Zakari BABEL
Passionné depuis toujours par la photographie, Zakari BABEL veut très jeune en faire son métier. Après un diplôme obtenu au studio Photoprestige, il s'installe à Paris et soutient une maîtrise en communication visuelle. Vivant aujourd'hui de la photographie, il a installé son studio à Toulouse où il vit et travaille.

 

Son travail subit l'influence de ses diverses expériences de la vie. Et en premier lieu la détresse humaine qu'il croise, encore étudiant, dans une maison de retraite où il s'occupe de personnes atteintes de la maladie d'Alzheimer. La déchéance des corps, la perte de repères, le délitement du lien social marquent le jeune homme, qui réalise alors une série de clichés et une exposition autour des pensionnaires qu'il côtoie. Cette thématique se retrouve également dans une série où une peinture opaque dégouline sur des modèles. Les traits du visage se deviennent à travers cette matière épaisse, mais sont-ce toujours les mêmes personnes ? Comme le temps nous mutile, la peinture défigure les sujets.
Par extension, la relation de l'individu à son corps/enveloppe marque les réflexions de Zakari BABEL. Corps tatoués, empaquetés, cachés ou au contraire dévoilés, les mises en scène de l'artiste racontent autant d'histoires qui nous ramènent à notre propre rapport au corps.

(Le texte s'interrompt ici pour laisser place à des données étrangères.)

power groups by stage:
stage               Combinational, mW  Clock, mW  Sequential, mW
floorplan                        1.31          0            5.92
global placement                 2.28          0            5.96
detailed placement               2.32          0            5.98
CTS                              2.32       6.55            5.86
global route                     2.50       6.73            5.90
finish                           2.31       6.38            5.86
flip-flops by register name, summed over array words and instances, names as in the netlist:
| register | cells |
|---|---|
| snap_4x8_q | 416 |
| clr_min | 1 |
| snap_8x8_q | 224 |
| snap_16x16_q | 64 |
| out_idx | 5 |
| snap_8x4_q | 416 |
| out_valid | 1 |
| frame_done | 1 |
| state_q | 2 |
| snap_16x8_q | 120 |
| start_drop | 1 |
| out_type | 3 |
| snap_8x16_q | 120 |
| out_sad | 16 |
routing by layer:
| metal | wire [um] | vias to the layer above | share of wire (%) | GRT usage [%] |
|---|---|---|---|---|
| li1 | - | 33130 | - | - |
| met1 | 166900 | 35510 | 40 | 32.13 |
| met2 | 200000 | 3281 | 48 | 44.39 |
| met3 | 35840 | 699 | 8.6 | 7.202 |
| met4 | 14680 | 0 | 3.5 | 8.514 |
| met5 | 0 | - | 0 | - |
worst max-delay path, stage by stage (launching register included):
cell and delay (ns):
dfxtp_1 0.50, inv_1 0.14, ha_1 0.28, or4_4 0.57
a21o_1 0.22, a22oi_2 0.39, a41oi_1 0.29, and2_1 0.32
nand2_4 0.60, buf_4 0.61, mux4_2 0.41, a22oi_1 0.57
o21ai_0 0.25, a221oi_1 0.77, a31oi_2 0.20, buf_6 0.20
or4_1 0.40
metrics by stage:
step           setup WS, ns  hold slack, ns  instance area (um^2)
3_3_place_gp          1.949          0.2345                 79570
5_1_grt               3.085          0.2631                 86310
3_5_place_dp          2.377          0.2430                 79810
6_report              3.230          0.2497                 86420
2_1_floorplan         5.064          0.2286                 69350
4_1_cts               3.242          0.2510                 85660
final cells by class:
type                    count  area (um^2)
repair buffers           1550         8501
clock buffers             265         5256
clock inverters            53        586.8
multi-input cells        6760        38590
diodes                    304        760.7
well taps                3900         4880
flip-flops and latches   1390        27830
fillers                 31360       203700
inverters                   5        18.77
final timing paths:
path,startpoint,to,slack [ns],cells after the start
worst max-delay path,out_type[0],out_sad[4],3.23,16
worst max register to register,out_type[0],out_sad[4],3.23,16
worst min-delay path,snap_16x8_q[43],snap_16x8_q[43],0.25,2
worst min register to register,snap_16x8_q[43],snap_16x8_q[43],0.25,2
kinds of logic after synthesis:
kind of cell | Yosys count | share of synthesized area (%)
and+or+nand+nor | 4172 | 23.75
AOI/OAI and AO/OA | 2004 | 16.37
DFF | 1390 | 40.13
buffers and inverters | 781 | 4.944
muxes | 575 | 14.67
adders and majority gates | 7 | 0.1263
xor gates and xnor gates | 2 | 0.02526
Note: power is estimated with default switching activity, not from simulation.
### src/rtl/anim_mode_ctrl.sv
// ----------------------------------------------------------------------------
// anim_mode_ctrl
//   Control stage in front of the LED animation mux. Three raw push-buttons
//   are synchronised, debounced into single-cycle press pulses, and used to
//   step the animation mode (with wrap) and toggle the output enable. An
//   optional auto-advance timer steps the mode forward on a fixed period.
//
//   Parameters
//     NUM_MODES    number of valid modes (2..8), mode range 0..NUM_MODES-1
//     DEB_CYCLES   stable cycles needed before a level change is accepted
//     AUTO_PERIOD  cycles between automatic mode advances
//
//   Ports
//     clk       system clock, rising edge
//     rst       asynchronous, active-low reset
//     btn_next  raw async button: step mode forward
//     btn_prev  raw async button: step mode backward
//     btn_en    raw async button: toggle en
//     auto_sel  synchronous level, 1 enables auto-advance
//     mode      registered animation mode
//     en        registered animation enable
//     mode_chg  one-cycle pulse in the cycle mode takes a new value
// ----------------------------------------------------------------------------

// ----------------------------------------------------------------------------
// anim_mode_deb
//   Debounce FSM for one synchronised button. Emits a registered one-cycle
//   press pulse after DEB_CYCLES+1 consecutive high samples, then requires the
//   same amount of quiet low time before another press can be armed. A short
//   return high while releasing drops back to HELD without a new pulse.
//
//   Ports
//     clk, rst  clock / async active-low reset
//     sync_in   synchronised button level
//     press     one-cycle pulse per accepted press
// ----------------------------------------------------------------------------
module anim_mode_deb #(
    parameter int DEB_CYCLES = 16
) (
    input  logic clk,
    input  logic rst,
    input  logic sync_in,
    output logic press
);

    localparam int CW = (DEB_CYCLES > 2) ? $clog2(DEB_CYCLES) : 1;
    localparam logic [CW-1:0] CNT_LAST = CW'(DEB_CYCLES - 1);

    typedef enum logic [1:0] {
        IDLE,
        ARM,
        HELD,
        DISARM
    } deb_state_t;

    deb_state_t    state, state_nxt;
    logic [CW-1:0] cnt, cnt_nxt;
    logic          press_nxt;

    always_ff @(posedge clk or negedge rst) begin
        if (!rst) begin
            state <= IDLE;
            cnt   <= '0;
            press <= 1'b0;
        end else begin
            state <= state_nxt;
            cnt   <= cnt_nxt;
            press <= press_nxt;
        end
    end

    always_comb begin
        state_nxt = state;
        cnt_nxt   = cnt;
        press_nxt = 1'b0;
        case (state)
            IDLE: begin
                if (sync_in) begin
                    state_nxt = ARM;
                    cnt_nxt   = '0;
                end
            end
            ARM: begin
                // a drop while arming abandons the press entirely
                if (!sync_in) begin
                    state_nxt = IDLE;
                end else if (cnt == CNT_LAST) begin
                    state_nxt = HELD;
                    press_nxt = 1'b1;
                end else begin
                    cnt_nxt = cnt + 1'b1;
                end
            end
            HELD: begin
                if (!sync_in) begin
                    state_nxt = DISARM;
                    cnt_nxt   = '0;
                end
            end
            DISARM: begin
                // release bounce: go back to HELD, no second pulse
                if (sync_in) begin
                    state_nxt = HELD;
                end else if (cnt == CNT_LAST) begin
                    state_nxt = IDLE;
                end else begin
                    cnt_nxt = cnt + 1'b1;
                end
            end
            default: begin
                state_nxt = IDLE;
                cnt_nxt   = '0;
            end
        endcase
    end

endmodule

module anim_mode_ctrl #(
    parameter int NUM_MODES   = 5,
    parameter int DEB_CYCLES  = 16,
    parameter int AUTO_PERIOD = 1024
) (
    input  logic       clk,
    input  logic       rst,
    input  logic       btn_next,
    input  logic       btn_prev,
    input  logic       btn_en,
    input  logic       auto_sel,
    output logic [2:0] mode,
    output logic       en,
    output logic       mode_chg
);

    localparam int NUM_BTN = 3;
    localparam int BTN_NEXT = 0;
    localparam int BTN_PREV = 1;
    localparam int BTN_EN   = 2;
    localparam int AW = (AUTO_PERIOD > 2) ? $clog2(AUTO_PERIOD) : 1;
    localparam logic [2:0]    MODE_LAST = 3'(NUM_MODES - 1);
    localparam logic [AW-1:0] AUTO_LAST = AW'(AUTO_PERIOD - 1);

    // ------------------------------------------------------------------
    // Two-flop synchronisers, one per button
    // ------------------------------------------------------------------
    logic [NUM_BTN-1:0] btn_raw;
    logic [NUM_BTN-1:0] sync_a;
    logic [NUM_BTN-1:0] sync_b;
    logic [NUM_BTN-1:0] press;

    assign btn_raw = {btn_en, btn_prev, btn_next};

    always_ff @(posedge clk or negedge rst) begin
        if (!rst) begin
            sync_a <= '0;
            sync_b <= '0;
        end else begin
            sync_a <= btn_raw;
            sync_b <= sync_a;
        end
    end

    // ------------------------------------------------------------------
    // Debouncers
    // ------------------------------------------------------------------
    anim_mode_deb #(
        .DEB_CYCLES(DEB_CYCLES)
    ) u_deb [NUM_BTN-1:0] (
        .clk    (clk),
        .rst    (rst),
        .sync_in(sync_b),
        .press  (press)
    );

    logic press_next;
    logic press_prev;
    logic press_en;

    assign press_next = press[BTN_NEXT];
    assign press_prev = press[BTN_PREV];
    assign press_en   = press[BTN_EN];

    // ------------------------------------------------------------------
    // Auto-advance timer: runs only while auto_sel and en are both set.
    // A manual step restarts the full period so an auto step never lands
    // right after the user picked a mode.
    // ------------------------------------------------------------------
    logic [AW-1:0] auto_cnt;
    logic          auto_run;
    logic          auto_tick;

    assign auto_run  = auto_sel & en;
    assign auto_tick = auto_run && (auto_cnt == AUTO_LAST);

    always_ff @(posedge clk or negedge rst) begin
        if (!rst) begin
            auto_cnt <= '0;
        end else if (!auto_run || press_next || press_prev || auto_tick) begin
            auto_cnt <= '0;
        end else begin
            auto_cnt <= auto_cnt + 1'b1;
        end
    end

    // ------------------------------------------------------------------
    // Mode stepping. Opposing manual presses cancel; any manual press
    // takes priority over the auto tick so at most one step happens.
    // ------------------------------------------------------------------
    logic       step_fwd;
    logic       step_back;
    logic [2:0] mode_nxt;

    always_comb begin
        step_fwd  = 1'b0;
        step_back = 1'b0;
        if (press_next && !press_prev) begin
            step_fwd = 1'b1;
        end else if (press_prev && !press_next) begin
            step_back = 1'b1;
        end else if (!press_next && !press_prev && auto_tick) begin
            step_fwd = 1'b1;
        end

        mode_nxt = mode;
        if (step_fwd) begin
            mode_nxt = (mode == MODE_LAST) ? 3'd0 : mode + 3'd1;
        end else if (step_back) begin
            mode_nxt = (mode == 3'd0) ? MODE_LAST : mode - 3'd1;
        end
    end

    always_ff @(posedge clk or negedge rst) begin
        if (!rst) begin
            mode     <= 3'd0;
            en       <= 1'b0;
            mode_chg <= 1'b0;
        end else begin
            mode     <= mode_nxt;
            mode_chg <= (mode_nxt != mode);
            en       <= en ^ press_en;
        end
    end

endmodule
### src/rtl/uart_pkg.sv
// rtl/uart_pkg.sv - shared states, command codes and oversampling constant for the UART command receiver
//
// Purpose: common definitions imported by baud_tick_gen and uart_cmd_rx.
// Ports:   none (package).
package uart_pkg;

  localparam int OVERSAMPLE = 16;

  localparam logic [7:0] CMD_LEFT  = 8'd108;
  localparam logic [7:0] CMD_RIGHT = 8'd114;
  localparam logic [7:0] CMD_HOLD  = 8'd100;

  typedef enum logic [2:0] {
    IDLE,
    START,
    DATA,
    STOP,
    WAIT_HIGH
  } rx_state_t;

  // Anything that is not a recognised paddle command is treated as "hold".
  function automatic logic [7:0] cmd_filter(input logic [7:0] b);
    if (b == CMD_LEFT || b == CMD_RIGHT || b == CMD_HOLD) begin
      return b;
    end
    return CMD_HOLD;
  endfunction

endpackage

### src/rtl/baud_tick_gen.sv
// rtl/baud_tick_gen.sv - free-running 16x oversampling tick divider
//
// Purpose: pulses tick for one clk every CLK_FREQ/(BAUD*OVERSAMPLE) clocks.
// Ports:
//   clk   - system clock, rising edge
//   rst_n - synchronous active-low reset
//   tick  - one-clk oversampling strobe
module baud_tick_gen #(
  parameter int CLK_FREQ = 100000000,
  parameter int BAUD     = 9600
) (
  input  logic clk,
  input  logic rst_n,
  output logic tick
);
  import uart_pkg::*;

  localparam int DIV = CLK_FREQ / (BAUD * OVERSAMPLE);
  localparam int CW  = (DIV > 1) ? $clog2(DIV) : 1;

  logic [CW-1:0] cnt_q;
  logic [CW-1:0] cnt_d;

  assign tick = (cnt_q == CW'(DIV - 1));

  always_comb begin
    cnt_d = cnt_q + 1'b1;
    if (tick) begin
      cnt_d = '0;
    end
  end

  always_ff @(posedge clk) begin
    if (!rst_n) begin
      cnt_q <= '0;
    end else begin
      cnt_q <= cnt_d;
    end
  end

endmodule
## config.mk

```make
export PLATFORM = sky130hd
export DESIGN_NAME = quad_decoder
export DESIGN_NICKNAME = d
export VERILOG_FILES = /design/src/rtl/quad_decoder.sv
export SDC_FILE = /design/constraint.sdc
export NUM_CORES = 1
export LEC_CHECK = 0
export CAP_MARGIN = 25
export CORE_MARGIN = 2
export CORE_UTILIZATION = 30
export DETAILED_ROUTE_END_ITERATION = 8
export GPL_TIMING_DRIVEN = 0
export PLACE_DENSITY_LB_ADDON = 0.3
export SYNTH_ARGS = -nofsm -noshare
export SYNTH_HDL_FRONTEND = slang
export SYNTH_SLANG_ARGS = --single-unit
```

## constraint.sdc

```tcl
create_clock -name Clk -period 5 [get_ports Clk]
set_input_delay 0.5 -clock Clk [delete_from_list [all_inputs] [get_ports Clk]]
set_output_delay 0.5 -clock Clk [all_outputs]
set_load 0.02 [all_outputs]
```

## src/rtl/quad_decoder.sv

```systemverilog
// ============================================================================
//  quad_decoder : x4 quadrature decoder with Z index, PPR measurement,
//                 illegal-transition counting and a coherent snapshot port.
//  Revision     : 1.0
// ============================================================================
`default_nettype none

module quad_decoder #(
  parameter int POS_W = 32,
  parameter int PPR_W = 16,
  parameter int ERR_W = 16,
  parameter bit ZHOME = 1'b0
) (
  input  logic                    Clk,
  input  logic                    rsetN,
  input  logic                    Ai,
  input  logic                    Bi,
  input  logic                    Zi,
  input  logic                    Clr,
  input  logic                    SnapReq,
  output logic signed [POS_W-1:0] Position,
  output logic [31:0]             ZCount,
  output logic [PPR_W-1:0]        PPR,
  output logic                    CycleDone,
  output logic                    Dir,
  output logic [ERR_W-1:0]        ErrCount,
  output logic                    ErrFlag,
  output logic                    SnapValid,
  output logic signed [POS_W-1:0] SnapPos,
  output logic [31:0]             SnapZ,
  output logic [ERR_W-1:0]        SnapErr
);

  localparam logic [POS_W-1:0] c_POS_ONE = POS_W'(1);
  localparam logic [PPR_W-1:0] c_PPR_ONE = PPR_W'(1);
  localparam logic [ERR_W-1:0] c_ERR_ONE = ERR_W'(1);

  logic signed [POS_W-1:0] r_pos;
  logic [31:0]             r_zcount;
  logic [PPR_W-1:0]        r_ppr;
  logic [PPR_W-1:0]        r_edge;
  logic                    r_cycle_done;
  logic                    r_dir;
  logic [ERR_W-1:0]        r_err;
  logic                    r_err_flag;
  logic                    r_snap_valid;
  logic signed [POS_W-1:0] r_snap_pos;
  logic [31:0]             r_snap_z;
  logic [ERR_W-1:0]        r_snap_err;
  logic [1:0]              r_prev_ab;
  logic                    r_prev_z;
  logic                    r_armed;
  logic                    r_zseen;

  logic [1:0] w_ab;
  logic       w_fwd;
  logic       w_rev;
  logic       w_ill;
  logic       w_step;
  logic       w_zrise;

  assign w_ab    = {Ai, Bi};
  assign w_step  = w_fwd | w_rev;
  assign w_zrise = Zi & ~r_prev_z;

  // Gray order 00 -> 10 -> 11 -> 01 is forward; a two-bit change is illegal.
  always_comb begin
    w_fwd = 1'b0;
    w_rev = 1'b0;
    w_ill = 1'b0;
    case ({r_prev_ab, w_ab})
      4'b0010, 4'b1011, 4'b1101, 4'b0100: w_fwd = 1'b1;
      4'b1000, 4'b1110, 4'b0111, 4'b0001: w_rev = 1'b1;
      4'b0011, 4'b1100, 4'b1001, 4'b0110: w_ill = 1'b1;
      default: ;
    endcase
  end

  always_ff @(posedge Clk or negedge rsetN) begin
    if (!rsetN) begin
      r_pos        <= '0;
      r_zcount     <= '0;
      r_ppr        <= '0;
      r_edge       <= '0;
      r_cycle_done <= 1'b0;
      r_dir        <= 1'b0;
      r_err        <= '0;
      r_err_flag   <= 1'b0;
      r_snap_valid <= 1'b0;
      r_snap_pos   <= '0;
      r_snap_z     <= '0;
      r_snap_err   <= '0;
      r_prev_ab    <= 2'b00;
      r_prev_z     <= 1'b0;
      r_armed      <= 1'b0;
      r_zseen      <= 1'b0;
    end else begin
      r_cycle_done <= 1'b0;
      r_snap_valid <= SnapReq;
      r_prev_ab    <= w_ab;
      r_prev_z     <= Zi;
      // Snapshot sees pre-update values, so it is unaffected by Clr.
      if (SnapReq) begin
        r_snap_pos <= r_pos;
        r_snap_z   <= r_zcount;
        r_snap_err <= r_err;
      end
      if (!r_armed) begin
        r_armed <= 1'b1;
      end else if (Clr) begin
        r_pos      <= '0;
        r_zcount   <= '0;
        r_ppr      <= '0;
        r_edge     <= '0;
        r_err      <= '0;
        r_err_flag <= 1'b0;
        r_zseen    <= 1'b0;
      end else begin
        if (w_ill) begin
          if (r_err != '1) r_err <= r_err + c_ERR_ONE;
          r_err_flag <= 1'b1;
        end
        if (w_fwd) begin
          r_pos <= r_pos + c_POS_ONE;
          r_dir <= 1'b1;
        end else if (w_rev) begin
          r_pos <= r_pos - c_POS_ONE;
          r_dir <= 1'b0;
        end
        if (w_zrise) begin
          r_zcount <= r_zcount + 32'd1;
          r_edge   <= w_step ? c_PPR_ONE : '0;
          r_zseen  <= 1'b1;
          if (r_zseen) begin
            r_ppr        <= r_edge;
            r_cycle_done <= 1'b1;
          end
          if (ZHOME) r_pos <= '0;
        end else if (w_step && r_edge != '1) begin
          r_edge <= r_edge + c_PPR_ONE;
        end
      end
    end
  end

  assign Position  = r_pos;
  assign ZCount    = r_zcount;
  assign PPR       = r_ppr;
  assign CycleDone = r_cycle_done;
  assign Dir       = r_dir;
  assign ErrCount  = r_err;
  assign ErrFlag   = r_err_flag;
  assign SnapValid = r_snap_valid;
  assign SnapPos   = r_snap_pos;
  assign SnapZ     = r_snap_z;
  assign SnapErr   = r_snap_err;

endmodule

`default_nettype wire

```

After elaboration in Yosys (flattened, before gate mapping)
Index checks and enable logic that the tools add are counted.
- add/subtract/negate cells: 5
- eq/ne operators: 14
- mux-type cells: 28
- bitwise gates (word level): 4
- reductions and logical operators: 18
- operators with widths (operator ; number):
    $mux 32 ; 5
    $mux 16 ; 9
    $add 32x1->32 const B ; 2
    $add 16x1->16 const B ; 2
    $ne 16x16->1 const B ; 2
    $sub 32x1->32 const B ; 1
    $eq 4x4->1 const B ; 6
    $mux 1 ; 14
    $eq 4x3->1 const B ; 3
    $reduce_or 4->1 ; 3
    $reduce_bool 2->1 ; 5
    $reduce_and 3->1 ; 3
    $eq 4x2->1 const B ; 2
    $reduce_and 2->1 ; 4
    $reduce_bool 3->1 ; 2
    $eq 4x1->1 const B ; 1
    $not 1->1 ; 2
    $and 1x1->1 ; 1
    $logic_and 1x1->1 ; 1
    $or 1x1->1 ; 1
- flip-flop bits (word level): 201
- input bits: 7
- output and inout bits: 180
- logic and storage cells: 85

Depth between registers and ports, before layout
- depth after elaboration: 8
- depth in mapped cells: 12
- gate-level depth less buffers: 12

Worst setup path after synthesis
Ideal clock, no wire load.
- path kind: input port to flip-flop
- from: in Bi
- to: reg r_pos[24], in the netlist Position[24]
- arrival time: 3.587 ns
- data required time: 4.878 ns
- slack: 1.291 ns
- stages on the path: 12
- path through: xnor2_1 -> nand2_1 -> ha_1 -> buf_6 -> a21o_1 -> a21o_1 -> a21o_1 -> a41oi_2 -> nor3_1 -> or3_1 -> or3_1 -> a32o_1
- word-level cells in the longest chain between the ends: 5
- elaborated cells between the ends (all ways): 16
- RTL lines (what ; RTL line ; source):
    start: declaration ; 17 ; input logic Bi,
    $eq 4x2->1, or another cell as far along ; 71 ; case ({r_prev_ab, w_ab})
    $reduce_or 4->1 ; 71 ;
    $mux 1 ; 71 ;
    $reduce_bool 3->1 (no source line) or $mux 32 (tied branches) ; n/a ;
    $reduce_and 2->1 (no source line) or $mux 32 (tied branches) ; n/a ;
    end signal: assignment ; 124 ; r_pos <= r_pos + c_POS_ONE;
    end signal: assignment ; 127 ; r_pos <= r_pos - c_POS_ONE;
    end: declaration ; 38 ; logic signed [POS_W-1:0] r_pos;
Several ways; a longest one is shown, not always the timed one.
A chain may end at the register's enable or synchronous reset.

Worst setup path after layout
- from: in Ai
- to: reg r_pos[24], in the netlist Position[24]
- word-level cells in the longest chain between the ends: 5
- elaborated cells between the ends (all ways): 16
- RTL lines (what ; RTL line ; source):
    start: declaration ; 16 ; input logic Ai,
    $eq 4x2->1, or another cell as far along ; 71 ;
    $reduce_or 4->1 ; 71 ;
    $mux 1 ; 71 ;
    $reduce_bool 3->1 (no source line) or $mux 32 (tied branches) ; n/a ;
    $reduce_and 2->1 (no source line) or $mux 32 (tied branches) ; n/a ;
Several ways; a longest one is shown, not always the timed one.

==> reports/metrics.csv <==
metric,value,unit
syn_nets,993,
synth_area,0.0100,sq mm
cellPowerDensity,502,mW/mm^2
setup_viol,0,
synth_cell_type_count,62,
initial_core_util,30.6,%
io_buffer_count,185,
dr_total_vias,8167,
fin_nets,1209,
grt_antenna_before_repair,0,
rsz0062_at_grt,false,
skew,0.0156,ns
synth_area_leader_cell,dfrtp_1,
numCtsBuffers,25,
grt_util_all_layers,15.6,%
layout_commonest_cell,dfrtp_1,
overflow,0,
timing.fmax,236,MHz
max_cap_violations,0,
cts_setup_buffers,0,
syn_inst,952,
synth-main-ff-cell,dfrtp_1,
hold_start,SnapReq,
syn_to_final_growth,33.5,%
clock_path_buffers,3,
tritoncts,yes,
die-area,0.0349,sq mm
grt-busiest-layer,met2,
final_cell_mix,"201 x dfrtp_1, 184 x clkdlybuf4s50_1, 90 x nand2_1, 87 x o21ai_0, 80 x mux2_2",
ioPinCount,187,
grt_use_met3,2.36,%
fin_crit_sh,84.6,%
status,"finished, final reports clean",
synth_top_area_share,50.1,%
num_rows,66,
dr.first_iter.drc_count,535,
first_global_vias,7851,
power,6.73,mW
gp_congestion,0.855,
dp.final_hpwl,20100,um
slowest_stage,nand2_1,
worst-setup-path-type,in -> reg,
leakage,5.93,nW
min_path_type,in -> reg,
pre_cts_ws,0.322,ns
instances_no_fill,1627,
diodes,0,
cts_hold_buffers,1,
async_reset_ff_share,100,%
first_pass_iters,5,
crit_arrival,4.62,ns
remaining_drc_errors,0,
fin_area,0.0134,sq mm
fp.dieH,187,um
synth_edf_count,0,
p_clk_share,28.1,%
wl,27600,um
n_fill_cell,3255,
die_w,187,um
slew_headroom,42.8,%
core_area,0.0328,sq mm
gr-usage-met2,23.8,%
worst_path_most_repeated_cell,a21o_1,
rrSetupSlack,0.88,ns
clk_latency,0.52,ns
period_needed,4.23,ns
p_int,4.28,mW
rr_startpoint,r_prev_ab[1],
ir_worst_vdd,0.390,mV
placed_cells,1582,
cts-root-buf,clkbuf_16,
via_per_inst,5.02,
swShare,36.4,%
cts_max_level,1,
placed_area,0.0125,sq mm
synth_warnings,0,
drive_gt1_share,12.0,%
yosys_register_bits,201,
grt_max_degree,86,
start_kind,input pin,
cts_resized,0,
synthTopCellsByArea,"dfrtp_1 50%, mux2_2 9.0%, o21ai_0 4.3%",
tightest_slew,0.856,ns
cp.required,5.39,ns
fin_ws,0.772,ns
drv_slew,0,
power_switching,2.45,mW
grt_pass1_wl,44700,um
routedWlPerCell,17.0,um
avgSynthCellArea,10.5,sq um
crit_start,Ai,
met1_usage,22.8,%
cts_sinks,201,
critical_path.cell_chain,clkdlybuf4s50_1 -> xor2_1 -> nand2_1 -> buf_16 -> ha_1 -> a21o_1 -> a21o_1 -> a21oi_1 -> nor3b_1 -> a21o_1 -> nor4b_1 -> or3_1 -> a32o_1,
crit_path_end_kind,register,
ys_seq_area_share,50.1,%
max_stage_delay,0.56,ns
p_comb_share,40.7,%
seq_power_share,31.2,%
antenna_left,0,
clk_pin_slew_worst_paths,0.05,ns
path_max_fanout,19,
final_hold_viol_count,0,
==> kinds of logic (layout without fill, tap and decap cells) <==
kind of cell	Yosys count	count (layout)	share of synthesized area, %
other cells	1	1	0.0374
fa+ha+maj	34	34	4.31
mux	83	83	9.27
xor+xnor	58	58	5.06
buf+inv	56	289	2.21
compound gates	231	231	14.8
flops	201	201	50.1
simple gates	288	288	14.2
==> final timing paths <==
check                                    end  cells after the start
worst max-delay path            Position[24]                     13
worst min-delay path               SnapValid                      1
worst max register to register  Position[24]                     12
worst min register to register           Dir                      2
max in group asynchronous          SnapZ[16]                      4
min in group asynchronous        SnapPos[13]                      2
==> synthesized netlist by cell type (all sizes together), types with 2 or more instances <==
cell type	n
dfrtp	201
nand2	90
o21ai	87
mux2	80
nor2	58
clkbuf	44
a21oi	40
xor2	40
ha	33
nand4	30
nand3	25
a22o	23
a21o	21
and3	20
xnor2	18
a31oi	14
nor3	14
and2	10
inv	10
or3	10
nor2b	7
o2bb2ai	7
and4	6
or2	6
a211oi	5
nand2b	5
o21bai	4
o22ai	4
o31ai	4
a311oi	3
mux2i	3
o21a	3
a211o	2
a32o	2
buf	2
o311a	2
o41ai	2
or4	2
==> metal layers <==
| metal | vias to the layer above | routed length (um) |
|---|---|---|
| li1 | 3899 | - |
| met3 | 41 | 1360 |
| met1 | 4005 | 13400 |
| met2 | 222 | 12100 |
| met5 | - | 0 |
| met4 | 0 | 724 |
==> through the flow <==
stage	util [%]	setup TNS (ns)	hold WS (ns)
global placement	38.0	-1093.45	0.472
global route	40.9	0	0.447
floorplan	-	0	0.204
CTS	40.9	0	0.433
detailed placement	38.2	0	0.426
finish	40.9	0	0.458
==> state kept, by name, summed over array words and instances (netlist names) <==
| signal | cells |
|---|---|
| r_prev_z | 1 |
| ErrFlag | 1 |
| r_prev_ab | 2 |
| SnapPos | 32 |
| r_zseen | 1 |
| SnapValid | 1 |
| SnapZ | 32 |
| Position | 32 |
| r_armed | 1 |
| CycleDone | 1 |
| ErrCount | 16 |
| ZCount | 32 |
| PPR | 16 |
| SnapErr | 16 |
| r_edge | 16 |
| Dir | 1 |
==> area by class of cell <==
cell class                 count  area [sq um]  share of cell area [%]
multi-input combinational    695          4790                    35.7
timing repair buffer         189          1950                    14.5
clock inverter                10           155                    1.16
inverter                      10          37.5                   0.280
buffer                        46           184                    1.37
tap                          442           553                    4.13
sequential                   201          5030                    37.5
clock buffer                  34           709                    5.29
==> power by group through the flow <==
stage / clock network [mW] / registers (mW) / logic (mW)
3_3_place_gp: 0 / 2.13 / 2.70
3_5_place_dp: 0 / 2.14 / 2.72
6_report: 1.89 / 2.10 / 2.74
4_1_cts: 1.95 / 2.11 / 2.74
2_1_floorplan: 0 / 2.36 / 1.51
5_1_grt: 2.01 / 2.15 / 3.01
==> critical path: cells and delay by family <==
kind / cells / cell delay, ns
AOI/OAI and AO/OA: 5 / 1.27
buffers and inverters: 2 / 0.93
adders and majority gates: 1 / 0.35
xor gates and xnor gates: 1 / 0.22
and+or+nand+nor: 4 / 1.33
Power figures use the tool's default switching activity.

Zakari BABEL est un artiste qui assume une part de risque dans son travail, une mise en danger. Il aime provoquer, faire grincer ou faire rire, inspirer le rejet ou la séduction, mais toujours dans le but de nous questionner sur une thématique actuelle : la place de l'Autre, de la différence au sein du groupe social. Il aime flirter avec les limites du bon goût, de la convention, de l'insolence. Mais le malaise est vite levé soit par l'humour, soit par l'esthétique de l'image. Cette dualité de l'image entretient une relation riche entre la photographie et le spectateur, qui dès lors entre dans un dialogue permanent avec l'œuvre.